> [DIRECTIONS] Within the records, find every line that includes the word "after" and copy it.

> [EXTRACTED MATERIAL]
========

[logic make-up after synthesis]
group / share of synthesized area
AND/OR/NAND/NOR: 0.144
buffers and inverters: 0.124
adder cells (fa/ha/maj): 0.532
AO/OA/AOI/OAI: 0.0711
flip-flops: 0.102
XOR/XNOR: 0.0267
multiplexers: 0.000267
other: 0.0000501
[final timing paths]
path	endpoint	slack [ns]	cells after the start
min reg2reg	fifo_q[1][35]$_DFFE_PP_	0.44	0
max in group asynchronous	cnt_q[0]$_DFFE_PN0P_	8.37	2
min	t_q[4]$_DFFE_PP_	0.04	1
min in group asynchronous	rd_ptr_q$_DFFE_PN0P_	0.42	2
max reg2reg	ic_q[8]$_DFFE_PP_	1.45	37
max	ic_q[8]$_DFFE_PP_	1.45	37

========

> [RESPONSE TO THIS EXERCISE]
[logic make-up after synthesis]
path	endpoint	slack [ns]	cells after the start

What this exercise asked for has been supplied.